Key Concepts of Section 3.4

Key Concepts of Section 3.4

Regulating Protein Function

  • Proteins may be regulated at the level of protein synthesis, protein degradation, or the intrinsic activity of proteins through noncovalent or covalent interactions.

  • The life span of intracellular proteins is largely determined by their susceptibility to proteolytic degradation.

  • Many proteins are marked for destruction with a polyubiquitin tag by ubiquitin ligases and then degraded within proteasomes, large cylindrical complexes with multiple protease active sites in their interior chambers (see Figure 3-31).

  • Ubiquitinylation of proteins is reversible due to the activity of deubiquitinylating enzymes.

  • In allostery, the noncovalent binding of one ligand molecule, the allosteric effector, induces a conformational change that alters a protein’s activity or affinity for other ligands. The allosteric effector can be identical in structure to or different from the other ligands, whose binding it affects. The allosteric effector can be an activator or an inhibitor.

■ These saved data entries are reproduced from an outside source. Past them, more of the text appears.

This design comes from an exercise in tuning for small area, a short achievable clock period and few clock cycles on the open sky130 flow, not from production work.
RTL that was checked went through simulation tests only; none was proved equivalent to the original.

## run A
// calc_ops
module calc_ops (
    input           clk,
    input           rst,
    input  [47:0]   add_a,
    input           add_empty,
    output          add_rden,
    output [47:0]   add_c,
    output          add_wren,
    input  [47:0]   shl_a,
    input           shl_empty,
    output          shl_rden,
    output [47:0]   shl_c,
    output          shl_wren,
    input  [47:0]   mul_a,
    input           mul_empty,
    output          mul_rden,
    output [47:0]   mul_c,
    output          mul_wren
);
Size in the first run: roughly 3900 cells after synthesis, ~300 flip-flops, roughly 300 I/O pins, roughly 27000 µm² of cells after synthesis.
==> flow/config.mk <==
export PLATFORM = sky130hd
export DESIGN_NAME = calc_ops
export DESIGN_NICKNAME = calc_ops
export VERILOG_FILES = /design/flow/design.v
export SDC_FILE = /design/flow/constraint.sdc
export NUM_CORES = 4
export LEC_CHECK = 0
export ABC_AREA = 1
export CAP_MARGIN = 20
export CORE_MARGIN = 2
export CORE_UTILIZATION = 40
export SLEW_MARGIN = 20
export TNS_END_PERCENT = 0
==> flow/constraint.sdc <==
create_clock -name core_clock -period 11.0 [get_ports {clk}]
set_input_delay 2.2000 -clock core_clock [delete_from_list [all_inputs] [get_ports {clk}]]
set_output_delay 2.2000 -clock core_clock [all_outputs]
set_load 0.01 [all_outputs]
standard.sh (not shown) runs the stock make flow with config.mk's settings and CLKGATE_MAP_FILE= SYNTH_SCRIPT=/design/flow/synth_recipe.tcl, a recipe that flattens the netlist after the stock synthesis.
==> flow/flow/run.sh <==
#!/bin/bash
# Own layout flow: the standard ORFS flow, with the port buffers made of
# sky130_fd_sc_hd__buf_1, a clock tree of fewer, larger leaf clusters and
# timing repair aimed below the clock period (the SDC and the clock period
# are unchanged).  make's full output goes to flow_make.log; ORFS keeps each
# step's log under orfs/logs.
set -euo pipefail
MARGIN=${MARGIN:-8.0}
bash standard.sh \
  "BUFFER_PORTS_ARGS=-buffer_cell sky130_fd_sc_hd__buf_1" \
  "CTS_ARGS=-sink_clustering_enable -repair_clock_nets -sink_clustering_size 20 -sink_clustering_max_diameter 80 -buf_list sky130_fd_sc_hd__clkbuf_16 -dont_use_dummy_load" \
  "SETUP_SLACK_MARGIN=$MARGIN" \
  finish > flow_make.log 2>&1
Having completed the whole flow, run A delivered a layout that passed the timing, design-rule and antenna checks.
Testbench counts of run A, summed over its fixed seeds: cycles 13,821.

  • In multimeric proteins, such as hemoglobin, that bind multiple identical ligand molecules (e.g., oxygen), the binding of one ligand molecule may increase or decrease the protein’s affinity for subsequent ligand molecules. This type of allostery is known as cooperativity (see Figure 3-32).

  • Several allosteric mechanisms act as switches, turning protein activity on and off in a reversible fashion.

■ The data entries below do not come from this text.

Context: an optimization exercise on an open-source flow, tuned for small area and a short achievable clock period. The choices shown serve that exercise and are no tape-out recipe. Only simulation tests tie the RTL to the original design; equivalence was not proved. Power is estimated from default activity; no workload was simulated.

== run A ==
Design riscvsingle, start of the top module:
module riscvsingle(
	clk,
	n_rst,
	PC,
	Instr,
	MemWrite,
	ALUResult,
	WriteData,
	ReadData,
	byte_enable
);
For scale: about 1,300 flip-flops, ~170 I/O pins, roughly 65,000 sq um of cells after synthesis.
export LEC_CHECK = 0
export CAP_MARGIN = 50
export CORE_MARGIN = 2
export CORE_UTILIZATION = 45
export CTS_CLUSTER_DIAMETER = 150
export CTS_CLUSTER_SIZE = 20
export PLACE_DENSITY = 0.6
export SLEW_MARGIN = 50
create_clock -name core_clock -period 16.5 [get_ports {clk}]
standard.sh (not shown) runs the stock make flow with config.mk's settings and CLKGATE_MAP_FILE= SYNTH_SCRIPT=/design/flow/synth_recipe.tcl, a recipe that flattens the netlist after the stock synthesis.
==> flow/flow/run.sh <==
#!/bin/bash
# The standard layout (the standard.sh, unchanged synthesis and steps),
# with one change: the buffers that ORFS puts on every input and output port
# are buf_2 cells instead of the default choice.
set -euo pipefail
bash standard.sh 'BUFFER_PORTS_ARGS=-buffer_cell sky130_fd_sc_hd__buf_2' finish > orfs_make.log 2>&1
The following lists how run B was set up differently from run A:
- a change of CAP_MARGIN from 50 to 20
- a change of SLEW_MARGIN from 50 to 70
### Flow results
Between run A and run B, the difference in total length of routed met2 wires is negligible.
Worst setup path startpoint = AE[11]$_SDFF_PP0_: run A; worst setup path startpoint = ReadData[15]: run B
Reported for run A and run B, total negative slack turned out identical to the last digit.
Summary of run B over run A: HPWL reported at the end of detailed placement rose 12 mm, global-route wire length before repair rose by about 0.8%, power density relative to cell area moved down.
--- input diff run B..run C ---
- swapping 70 for 60 in SLEW_MARGIN
- swapping 0.6 for 0.65 in PLACE_DENSITY
- swapping 45 for 50 in CORE_UTILIZATION
Findings:
- Run B → run C: total length of routed met2 wires down 12 mm, clock distribution area overhead in the final layout flat, power drawn by the combinational cells down about 8%, initial standard-cell utilization of the core up 5.0 points.
- Run C — half-perimeter wire length of the detailed placement result 9.1% lower, run B as reference
- Run C ran to completion and came out clean on the timing, DRC and antenna checks.
- Summary of run C over run B: overall via count from detail_route lower; internal reg-to-reg setup slack went down 110 ps.
#### Input delta (run D over run C)
- SLEW_MARGIN: 60 -> 70
--- outcome ---
- Comparing run D and run C, cell area after layout is higher on run D.
- The number of buffers inserted by port buffering of run D and that of run C are within noise of each other.
- [compare] base=run C new=run D: clock-buffer cell count shows an increase of 3.2%, number of instances in the synthesized netlist stayed essentially flat.

---

== run 1 ==
Starting RTL as in the previous note.
Settings: LEC_CHECK=0, CAP_MARGIN=20, CORE_MARGIN=2, CORE_UTILIZATION=45, CTS_CLUSTER_DIAMETER=150, CTS_CLUSTER_SIZE=20, PLACE_DENSITY=0.6, SLEW_MARGIN=75; clock period 16.5 ns.
Scripts as last shown in full above: flow/flow/run.sh
Run 1 reached the end of the flow, and the finished layout is clean on the timing, DRC and antenna checks.
Modified inputs, run 2 compared to run 1
Settings: swapping 75 for 20 in SLEW_MARGIN.
==> comparison <==
Remaining design rule violation count: run 1 vs run 2 identical. Diff run 1 -> run 2: total power moved down; cell area after layout went down by 10%.
Here is what was changed in the inputs of run 3 compared with run 2.
Settings: changing SLEW_MARGIN from 20 to 50.
==> comparison <==
Run 3: all stages complete, timing, DRC and antenna checks passed. Diff run 3..run 2 | synthesized area | unchanged. The final reports for run 3 and run 2 show portion of the clock cycle consumed by the worst path in the final layout lower in the former. When the final numbers for run 2 and run 3 were put side by side, the wire length on met2 turned out to be greater in run 3. Run 3 reports a lower minimum clock period than run 2 does. Sort run 2 and run 3 by share of total power in sequential cells asc -> top: run 3. Run comparison: run 2 category of the most critical setup path primary input to register; run 3 category of the most critical setup path register to register. On wire length reported by the detailed router, run 2 and run 3 are basically level. Compare run 2 and run 3 | growth of design area from synthesis to finish lower: run 2. In the tables for run 2 and run 3, setup slack reads higher with run 3. On portion of total power attributed to the clock network, the higher figure sits with run 2, not run 3. Non-clock buffer count, run 3 vs run 2: up by a little under 10%. Run 2 -> run 3: maximum achievable frequency increased by a few percent.
#### Input delta (run 4 over run 3)
Settings: SLEW_MARGIN: 50 -> 60.
==> comparison <==
- In terms of routed wire length, run 3 and run 4 differ only marginally.
- STATUS achievable clock frequency: run 4 wins against run 3
- The lower total power of run 3 and run 4 is in run 3.
- Net switching power of the design for run 4: 0.84% up relative to run 3
- Between run 3 and run 4, the difference in worst hold slack is negligible.

==> re-timing with driven ports <==
No port has a modelled driver above. Below, the same layouts with a new extraction and two added sets of constraints. Step 1 sets driving cells, clkbuf_16 on the clock port and buf_2 on the other inputs (assumed; they add their load-dependent delay and slew). Step 2 moves the port delays by t, midway between the first and last clock arrival at a register: inputs arrive t later, outputs are due t later. That takes back most of the time a late clock gives input paths. a / b / c = ideal ports / drivers / drivers and shift; a / b = the first two.
run	shift t [ns]	setup slack, ns	slew at the worst register clock pin (ns)
run A	0.824	10.965 / 10.965 / 10.398	0.11 / 0.11
run B	0.823	11.492 / 11.521 / 10.728	0.11 / 0.11
run C	0.807	11.203 / 11.248 / 10.441	0.11 / 0.11
run D	0.812	11.433 / 11.474 / 10.662	0.10 / 0.10
run 1	0.814	11.474 / 11.514 / 10.718	0.11 / 0.11
run 2	0.820	10.810 / 10.843 / 10.049	0.11 / 0.11
run 3	0.820	11.057 / 11.057 / 10.411	0.11 / 0.11
run 4	0.812	11.076 / 11.135 / 10.323	0.11 / 0.11
After both steps every run listed still meets setup and hold. For run D, which loses most, drivers alone change the setup slack by +0.041 ns; drivers and shift together by -0.771 ns.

  • Two classes of intracellular switch proteins regulate a wide variety of cellular processes: (1) Ca2+-binding proteins (e.g., calmodulin) and (2) members of the GTPase superfamily (e.g., Ras), which cycle between active GTP-bound and inactive GDP-bound forms (see Figure 3-34). GTPases participate in complex regulatory networks that include proteins (GAP, GEF, GDI) that regulate the cycling of the GTPase between its active and inactive forms.

  • The phosphorylation and dephosphorylation of hydroxyl groups on serine, threonine, or tyrosine side chains by protein kinases and phosphatases provide reversible on/off regulation of numerous proteins (see Figure 3-35).

  • Variations in the nature of the covalent attachment of ubiquitin to proteins (mono-, multi-, and polyubiquitinylation involving a variety of linkages between the ubiquitin monomers) are involved in a wide variety of cellular functions other than proteasome-mediated degradation, such as changes in the location or activity of proteins (see Figure 3-36).

  • Many types of covalent and noncovalent regulation are reversible, but some forms of regulation, such as proteolytic cleavage, are irreversible.

  • Higher-order regulation includes the intracellular location, or compartmentation, of proteins.